Nei terminal dell'Aeroporto Internazionale di Dubai, gli ufficiali dell'immigrazione si avvicinano ora ai passeggeri con i tablet in mano, invece di costringere le persone a mettersi in coda agli sportelli. Questa è l'essenza del nuovo servizio Click and Travel, lanciato ufficialmente dalla Direzione Generale per la Residenza e gli Affari degli Stranieri di Dubai (GDRFA Dubai) il 7 settembre 2026.
Il servizio utilizza la verifica biometrica, il riconoscimento facciale, la scansione del passaporto elettronico e controlli automatizzati. La transazione richiede 12–15 secondi e, durante il periodo pilota da maggio alla fine di agosto 2026, il sistema ha gestito 31 373 passeggeri. La prima fase di test è iniziata già nell'ottobre 2025 nel Terminal 3 ed era inizialmente rivolta alle famiglie.
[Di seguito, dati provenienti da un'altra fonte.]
==> src/rtl/adc_sport_pkg.sv <==
package adc_sport_pkg;

  typedef enum logic [1:0] {
    ST_IDLE = 2'd0,
    ST_CONV = 2'd1,
    ST_READ = 2'd2
  } portState_t;

  // Strobes from control to datapath
  typedef struct packed {
    logic load;     // capture core result
    logic shift;    // advance to next bit
    logic drvEn;    // enable the data line
    logic drvData;  // drive shift register MSB instead of constant low
  } dpCtrl_t;

endpackage

==> src/rtl/sport_sync.sv <==
module sport_sync #(
  parameter int WIDTH = 3,
  parameter int STAGES = 2,
  parameter logic [WIDTH-1:0] RISE_MASK = '1
) (
  input  logic             clk,
  input  logic             rstN,
  input  logic [WIDTH-1:0] asyncIn,
  output logic [WIDTH-1:0] levelOut,
  output logic [WIDTH-1:0] edgeOut
);

  localparam int LAST = STAGES - 1;

  logic [STAGES-1:0][WIDTH-1:0] chainQ;
  logic [WIDTH-1:0] prevQ;

  always_ff @(posedge clk or negedge rstN) begin
    if (!rstN) begin
      chainQ <= '0;
      prevQ  <= '0;
    end else begin
      chainQ <= {chainQ[STAGES-2:0], asyncIn};
      prevQ  <= chainQ[LAST];
    end
  end

  assign levelOut = chainQ[LAST];

  for (genvar i = 0; i < WIDTH; i++) begin : g_edge
    if (RISE_MASK[i]) begin : g_rise
      assign edgeOut[i] = chainQ[LAST][i] & ~prevQ[i];
    end else begin : g_fall
      assign edgeOut[i] = ~chainQ[LAST][i] & prevQ[i];
    end
  end

endmodule
## src/rtl/flash_seq_pkg.sv

```systemverilog
// Shared constants for the flash sequencer: request opcodes, result codes,
// device command bytes and status bit positions.
package flash_seq_pkg;
    localparam logic [1:0] OP_ERASE = 2'd0;
    localparam logic [1:0] OP_PROG  = 2'd1;
    localparam logic [1:0] OP_READ  = 2'd2;

    localparam logic [2:0] RC_OK      = 3'd0;
    localparam logic [2:0] RC_RANGE   = 3'd1;
    localparam logic [2:0] RC_SEQ     = 3'd2;
    localparam logic [2:0] RC_ERASE   = 3'd3;
    localparam logic [2:0] RC_WRITE   = 3'd4;
    localparam logic [2:0] RC_TIMEOUT = 3'd5;

    localparam logic [7:0] FC_ERASE_SETUP = 8'h20;
    localparam logic [7:0] FC_CONFIRM     = 8'hD0;
    localparam logic [7:0] FC_PROG_SETUP  = 8'h40;
    localparam logic [7:0] FC_SUSPEND     = 8'hB0;
    localparam logic [7:0] FC_STATUS      = 8'h70;
    localparam logic [7:0] FC_CLEAR       = 8'h50;
    localparam logic [7:0] FC_ARRAY       = 8'hFF;

    localparam int SB_READY = 7;
    localparam int SB_SUSP  = 6;
    localparam int SB_EFAIL = 5;
    localparam int SB_WFAIL = 4;
    localparam int SB_RANGE = 3;

    typedef enum logic [4:0] {
        ST_IDLE, ST_E_SETUP, ST_E_CONF, ST_E_GAP, ST_E_POLL,
        ST_S_SUSP, ST_S_STAT, ST_S_POLL, ST_S_CLR, ST_S_ARRAY,
        ST_S_READ, ST_S_RESUME, ST_P_SETUP, ST_P_DATA, ST_P_POLL,
        ST_R_READ, ST_CLR, ST_RESTORE
    } seq_state_e;
endpackage

```

## src/rtl/fs_status_check.sv

```systemverilog
// Full status check: turns a device status byte into one result code.
// Assumes the byte was read with the ready flag set; range error has priority.
module fs_status_check
    import flash_seq_pkg::*;
(
    input  logic [7:0] status,
    output logic [2:0] code
);
    // Priority decode of the error flags
    always_comb begin
        if (status[SB_RANGE])                          code = RC_RANGE;
        else if (status[SB_EFAIL] && status[SB_WFAIL]) code = RC_SEQ;
        else if (status[SB_EFAIL])                     code = RC_ERASE;
        else if (status[SB_WFAIL])                     code = RC_WRITE;
        else                                           code = RC_OK;
    end
endmodule

```

## src/rtl/fs_poll_timer.sv

```systemverilog
// Counts status reads that found the device busy; flags the last allowed one.
// Assumes miss pulses only while clr is low.
module fs_poll_timer #(
    parameter int MAX_POLLS = 1024
) (
    input  logic clk,
    input  logic rst_n,
    input  logic clr,
    input  logic miss,
    output logic last
);
    localparam int CNT_W = $clog2(MAX_POLLS + 1);

    logic [CNT_W-1:0] cnt;

    // Miss counter, cleared outside polling
    always_ff @(posedge clk) begin
        if (!rst_n || clr) cnt <= '0;
        else if (miss)     cnt <= cnt + 1'b1;
    end

    assign last = (cnt == CNT_W'(MAX_POLLS - 1));
endmodule

```

## src/rtl/flash_seq.sv

```systemverilog
// Host-side sequencer for a byte-wide command flash. Accepts erase, program
// and read requests, issues command cycles, polls status, runs the full
// status check and the suspend/read/resume flow. One bus transfer per
// req/ack handshake; bus_rdata is valid in the ack cycle.
module flash_seq
    import flash_seq_pkg::*;
#(
    parameter int ADDR_W    = 20,
    parameter int BLK_W     = 16,
    parameter int MAX_POLLS = 1024
) (
    input  logic              clk,
    input  logic              rst_n,
    input  logic              cmd_valid,
    input  logic [1:0]        cmd_op,
    input  logic [ADDR_W-1:0] cmd_addr,
    input  logic [7:0]        cmd_wdata,
    output logic              cmd_ready,
    output logic              rsp_valid,
    output logic [1:0]        rsp_op,
    output logic [2:0]        rsp_code,
    output logic [7:0]        rsp_rdata,
    output logic              bus_req,
    output logic              bus_we,
    output logic [ADDR_W-1:0] bus_addr,
    output logic [7:0]        bus_wdata,
    input  logic [7:0]        bus_rdata,
    input  logic              bus_ack
);
    localparam logic [ADDR_W-1:0] BLK_MASK = {ADDR_W{1'b1}} << BLK_W;

    seq_state_e        state;
    logic [ADDR_W-1:0] blk_q, addr_q, raddr_q;
    logic [7:0]        data_q;
    logic              resume_q;
    logic [2:0]        chk_code;
    logic              poll_st, poll_last, accept, ready_bit;

    fs_status_check u_check (.status(bus_rdata), .code(chk_code));

    assign poll_st   = (state == ST_E_POLL) || (state == ST_S_POLL) || (state == ST_P_POLL);
    assign ready_bit = bus_rdata[SB_READY];

    fs_poll_timer #(.MAX_POLLS(MAX_POLLS)) u_timer (
        .clk  (clk),
        .rst_n(rst_n),
        .clr  (!poll_st && state != ST_E_GAP),
        .miss (poll_st && bus_ack && !ready_bit),
        .last (poll_last)
    );

    // Request acceptance: new work when idle, reads only between erase polls
    always_comb begin
        cmd_ready = ((state == ST_IDLE) && (cmd_op != 2'd3)) ||
                    ((state == ST_E_GAP) && (cmd_op == OP_READ));
    end
    assign accept = cmd_valid && cmd_ready;

    // Bus transfer selected by the current step
    always_comb begin
        bus_req   = 1'b1;
        bus_we    = 1'b1;
        bus_addr  = blk_q;
        bus_wdata = 8'h00;
        unique case (state)
            ST_IDLE, ST_E_GAP: bus_req = 1'b0;
            ST_E_SETUP:  bus_wdata = FC_ERASE_SETUP;
            ST_E_CONF:   bus_wdata = FC_CONFIRM;
            ST_E_POLL:   bus_we = 1'b0;
            ST_S_SUSP:   bus_wdata = FC_SUSPEND;
            ST_S_STAT:   bus_wdata = FC_STATUS;
            ST_S_POLL:   bus_we = 1'b0;
            ST_S_CLR:    bus_wdata = FC_CLEAR;
            ST_S_ARRAY:  bus_wdata = FC_ARRAY;
            ST_S_READ:   begin bus_we = 1'b0; bus_addr = raddr_q; end
            ST_S_RESUME: bus_wdata = FC_CONFIRM;
            ST_P_SETUP:  begin bus_addr = addr_q; bus_wdata = FC_PROG_SETUP; end
            ST_P_DATA:   begin bus_addr = addr_q; bus_wdata = data_q; end
            ST_P_POLL:   begin bus_we = 1'b0; bus_addr = addr_q; end
            ST_R_READ:   begin bus_we = 1'b0; bus_addr = raddr_q; end
            ST_CLR:      bus_wdata = FC_CLEAR;
            ST_RESTORE:  bus_wdata = FC_ARRAY;
            default:     bus_req = 1'b0;
        endcase
    end

    // Step sequencing and response generation
    always_ff @(posedge clk) begin
        if (!rst_n) begin
            state     <= ST_IDLE;
            blk_q     <= '0;
            addr_q    <= '0;
            raddr_q   <= '0;
            data_q    <= '0;
            resume_q  <= 1'b0;
            rsp_valid <= 1'b0;
            rsp_op    <= OP_ERASE;
            rsp_code  <= RC_OK;
            rsp_rdata <= '0;
        end else begin
            rsp_valid <= 1'b0;
            unique case (state)
                ST_IDLE: if (accept) begin
                    if (cmd_op == OP_ERASE) begin
                        blk_q <= cmd_addr & BLK_MASK;
                        state <= ST_E_SETUP;
                    end else if (cmd_op == OP_PROG) begin
                        addr_q <= cmd_addr;
                        data_q <= cmd_wdata;
                        state  <= ST_P_SETUP;
                    end else begin
                        raddr_q <= cmd_addr;
                        state   <= ST_R_READ;
                    end
                end
                ST_E_SETUP: if (bus_ack) state <= ST_E_CONF;
                ST_E_CONF:  if (bus_ack) state <= ST_E_GAP;
                ST_E_GAP: begin
                    if (accept) begin
                        raddr_q <= cmd_addr;
                        state   <= ST_S_SUSP;
                    end else begin
                        state <= ST_E_POLL;
                    end
                end
                ST_E_POLL, ST_P_POLL: if (bus_ack) begin
                    if (ready_bit || poll_last) begin
                        rsp_valid <= 1'b1;
                        rsp_op    <= (state == ST_E_POLL) ? OP_ERASE : OP_PROG;
                        rsp_code  <= ready_bit ? chk_code : RC_TIMEOUT;
                        state     <= (ready_bit && chk_code == RC_OK) ? ST_RESTORE : ST_CLR;
                    end else if (state == ST_E_POLL) begin
                        state <= ST_E_GAP;
                    end
                end
                ST_S_SUSP: if (bus_ack) state <= ST_S_STAT;
                ST_S_STAT: if (bus_ack) state <= ST_S_POLL;
                ST_S_POLL: if (bus_ack) begin
                    if (ready_bit && bus_rdata[SB_SUSP]) begin
                        resume_q <= 1'b1;
                        state    <= ST_S_ARRAY;
                    end else if (ready_bit) begin
                        resume_q  <= 1'b0;
                        rsp_valid <= 1'b1;
                        rsp_op    <= OP_ERASE;
                        rsp_code  <= chk_code;
                        state     <= (chk_code == RC_OK) ? ST_S_ARRAY : ST_S_CLR;
                    end else if (poll_last) begin
                        rsp_valid <= 1'b1;
                        rsp_op    <= OP_READ;
                        rsp_code  <= RC_TIMEOUT;
                        state     <= ST_CLR;
                    end
                end
                ST_S_CLR:   if (bus_ack) state <= ST_S_ARRAY;
                ST_S_ARRAY: if (bus_ack) state <= ST_S_READ;
                ST_S_READ, ST_R_READ: if (bus_ack) begin
                    rsp_valid <= 1'b1;
                    rsp_op    <= OP_READ;
                    rsp_code  <= RC_OK;
                    rsp_rdata <= bus_rdata;
                    state     <= (state == ST_S_READ && resume_q) ? ST_S_RESUME : ST_IDLE;
                end
                ST_S_RESUME: if (bus_ack) state <= ST_E_GAP;
                ST_P_SETUP:  if (bus_ack) state <= ST_P_DATA;
                ST_P_DATA:   if (bus_ack) state <= ST_P_POLL;
                ST_CLR:      if (bus_ack) state <= ST_RESTORE;
                ST_RESTORE:  if (bus_ack) state <= ST_IDLE;
                default:     state <= ST_IDLE;
            endcase
        end
    end
endmodule

```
Il servizio è disponibile per i cittadini degli Emirati Arabi Uniti, i residenti, i cittadini dei paesi del GCC e i visitatori internazionali, sia in partenza che in arrivo (in una prima fase, su scala limitata). Non sostituisce gli smart gate o il "Red Carpet", ma funge da strumento di riserva per i picchi di carico, consentendo agli ufficiali di operare in qualsiasi punto del terminal.
Dubai investe da tempo in tecnologie "smart" per le frontiere: dai varchi biometrici alle corsie prioritarie. Click and Travel è il passo successivo, che offre alle autorità flessibilità nella gestione dei flussi senza dover costruire nuovi sportelli. Secondo i rappresentanti della GDRFA, questo fa parte di una strategia volta a riprogettare l'esperienza del passeggero, e non si tratta di una semplice accelerazione delle procedure.
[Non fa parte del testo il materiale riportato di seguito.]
**src/rtl/sync_timer_pkg.sv**
```systemverilog
package sync_timer_pkg;
    localparam int ADDR_W   = 3;
    localparam int TU_SHIFT = 10;

    typedef enum logic [ADDR_W-1:0] {
        REG_TIME_LO = 3'd0,
        REG_TIME_HI = 3'd1,
        REG_CLEAR   = 3'd2,
        REG_STATUS  = 3'd3,
        REG_QSTART  = 3'd4,
        REG_QPERIOD = 3'd5,
        REG_QLEN    = 3'd6,
        REG_QCTRL   = 3'd7
    } reg_sel_e;

    typedef struct packed {
        logic lo;
        logic hi;
        logic clr;
        logic start;
        logic period;
        logic len;
        logic ctrl;
    } wr_strobe_t;

    function automatic logic [31:0] tu_to_us(input logic [31:0] tu);
        return tu << TU_SHIFT;
    endfunction
endpackage

```
**src/rtl/sync_timer_decode.sv**
```systemverilog
module sync_timer_decode
    import sync_timer_pkg::*;
#(
    parameter int BUS_W = 32
) (
    input  logic              wr,
    input  logic [ADDR_W-1:0] addr,
    input  logic [BUS_W-1:0]  wdata,
    output wr_strobe_t        strb
);
    always_comb begin
        strb        = '0;
        if (wr) begin
            unique case (reg_sel_e'(addr))
                REG_TIME_LO: strb.lo     = 1'b1;
                REG_TIME_HI: strb.hi     = 1'b1;
                REG_CLEAR:   strb.clr    = wdata[0];
                REG_QSTART:  strb.start  = 1'b1;
                REG_QPERIOD: strb.period = 1'b1;
                REG_QLEN:    strb.len    = 1'b1;
                REG_QCTRL:   strb.ctrl   = 1'b1;
                default:     strb        = '0;
            endcase
        end
    end
endmodule

```
**src/rtl/sync_timer_core.sv**
```systemverilog
module sync_timer_core #(
    parameter int BUS_W    = 32,
    parameter int BUSY_CYC = 2,
    localparam int TIMER_W = 2 * BUS_W,
    localparam int BC_W    = $clog2(BUSY_CYC + 1)
) (
    input  logic               clk,
    input  logic               rst,
    input  logic               tick,
    input  logic               ld_lo,
    input  logic               ld_hi,
    input  logic               clr,
    input  logic [BUS_W-1:0]   wdata,
    output logic [TIMER_W-1:0] timer_q,
    output logic               busy
);
    logic [BUS_W-1:0] shadow_q;
    logic [BC_W-1:0]  busy_cnt;

    always_ff @(posedge clk) begin
        if (rst) begin
            timer_q  <= '0;
            shadow_q <= '0;
            busy_cnt <= '0;
        end else begin
            if (ld_lo)
                shadow_q <= wdata;
            if (clr)
                timer_q <= '0;
            else if (ld_hi)
                timer_q <= {wdata, shadow_q};
            else if (tick)
                timer_q <= timer_q + 1'b1;
            if (clr || ld_hi)
                busy_cnt <= BC_W'(BUSY_CYC);
            else if (busy_cnt != '0)
                busy_cnt <= busy_cnt - 1'b1;
        end
    end

    assign busy = (busy_cnt != '0);
endmodule

```
**src/rtl/sync_timer_quiet.sv**
```systemverilog
module sync_timer_quiet
    import sync_timer_pkg::*;
#(
    parameter int BUS_W = 32,
    parameter int LEN_W = 16
) (
    input  logic             clk,
    input  logic             rst,
    input  logic             tick,
    input  logic [BUS_W-1:0] time_lo,
    input  wr_strobe_t       strb,
    input  logic [BUS_W-1:0] wdata,
    output logic [BUS_W-1:0] next_us,
    output logic [BUS_W-1:0] period_tu,
    output logic [LEN_W-1:0] len_q,
    output logic             enable,
    output logic             quiet
);
    logic [LEN_W-1:0] remain;
    logic             hit;

    assign hit = enable && (time_lo == next_us);

    always_ff @(posedge clk) begin
        if (rst) begin
            next_us   <= '0;
            period_tu <= '0;
            len_q     <= '0;
            enable    <= 1'b0;
            remain    <= '0;
        end else begin
            if (strb.period)
                period_tu <= wdata;
            if (strb.len)
                len_q <= wdata[LEN_W-1:0];
            if (strb.ctrl)
                enable <= wdata[0];

            if (strb.ctrl && !wdata[0])
                remain <= '0;
            else if (hit)
                remain <= len_q;
            else if (tick && remain != '0)
                remain <= remain - 1'b1;

            if (strb.start)
                next_us <= tu_to_us(wdata);
            else if (hit)
                next_us <= next_us + tu_to_us(period_tu);
        end
    end

    assign quiet = (remain != '0);
endmodule

```
**src/rtl/sync_timer_top.sv**
```systemverilog
module sync_timer_top
    import sync_timer_pkg::*;
#(
    parameter int BUS_W    = 32,
    parameter int LEN_W    = 16,
    parameter int BUSY_CYC = 2,
    localparam int TIMER_W = 2 * BUS_W
) (
    input  logic              clk,
    input  logic              rst,
    input  logic              us_tick,
    input  logic              bus_wr,
    input  logic [2:0]        bus_addr,
    input  logic [31:0]       bus_wdata,
    output logic [31:0]       bus_rdata,
    output logic              quiet_o
);
    wr_strobe_t         strb;
    logic [TIMER_W-1:0] timer_q;
    logic               busy;
    logic [BUS_W-1:0]   next_us;
    logic [BUS_W-1:0]   period_tu;
    logic [LEN_W-1:0]   len_q;
    logic               enable;

    sync_timer_decode #(.BUS_W(BUS_W)) u_dec (
        .wr    (bus_wr),
        .addr  (bus_addr),
        .wdata (bus_wdata),
        .strb  (strb)
    );

    sync_timer_core #(.BUS_W(BUS_W), .BUSY_CYC(BUSY_CYC)) u_core (
        .clk     (clk),
        .rst     (rst),
        .tick    (us_tick),
        .ld_lo   (strb.lo),
        .ld_hi   (strb.hi),
        .clr     (strb.clr),
        .wdata   (bus_wdata),
        .timer_q (timer_q),
        .busy    (busy)
    );

    sync_timer_quiet #(.BUS_W(BUS_W), .LEN_W(LEN_W)) u_quiet (
        .clk       (clk),
        .rst       (rst),
        .tick      (us_tick),
        .time_lo   (timer_q[BUS_W-1:0]),
        .strb      (strb),
        .wdata     (bus_wdata),
        .next_us   (next_us),
        .period_tu (period_tu),
        .len_q     (len_q),
        .enable    (enable),
        .quiet     (quiet_o)
    );

    always_comb begin
        unique case (reg_sel_e'(bus_addr))
            REG_TIME_LO: bus_rdata = timer_q[BUS_W-1:0];
            REG_TIME_HI: bus_rdata = timer_q[TIMER_W-1:BUS_W];
            REG_STATUS:  bus_rdata = {{(BUS_W-1){1'b0}}, busy};
            REG_QSTART:  bus_rdata = next_us;
            REG_QPERIOD: bus_rdata = period_tu;
            REG_QLEN:    bus_rdata = {{(BUS_W-LEN_W){1'b0}}, len_q};
            REG_QCTRL:   bus_rdata = {{(BUS_W-1){1'b0}}, enable};
            default:     bus_rdata = '0;
        endcase
    end
endmodule

```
In un'epoca in cui milioni di persone transitano ogni anno attraverso uno degli aeroporti più trafficati al mondo, l'immigrazione mobile non risolve solo il problema delle code, ma preserva anche la sensazione di fluidità del viaggio. Il passeggero non rimane bloccato nella folla, ma continua a muoversi verso la fase successiva del percorso o verso l'uscita dell'aeroporto.
La tecnologia, naturalmente, non elimina la necessità del controllo dei documenti e della biometria, ma avvicina il processo alla persona. Di conseguenza, anche nelle ore di massimo affollamento, l'aeroporto rimane uno spazio di movimento e non di attesa.
Click and Travel mostra come i grandi hub stiano adattando le infrastrutture ai crescenti volumi di traffico, senza sacrificare comodità e velocità.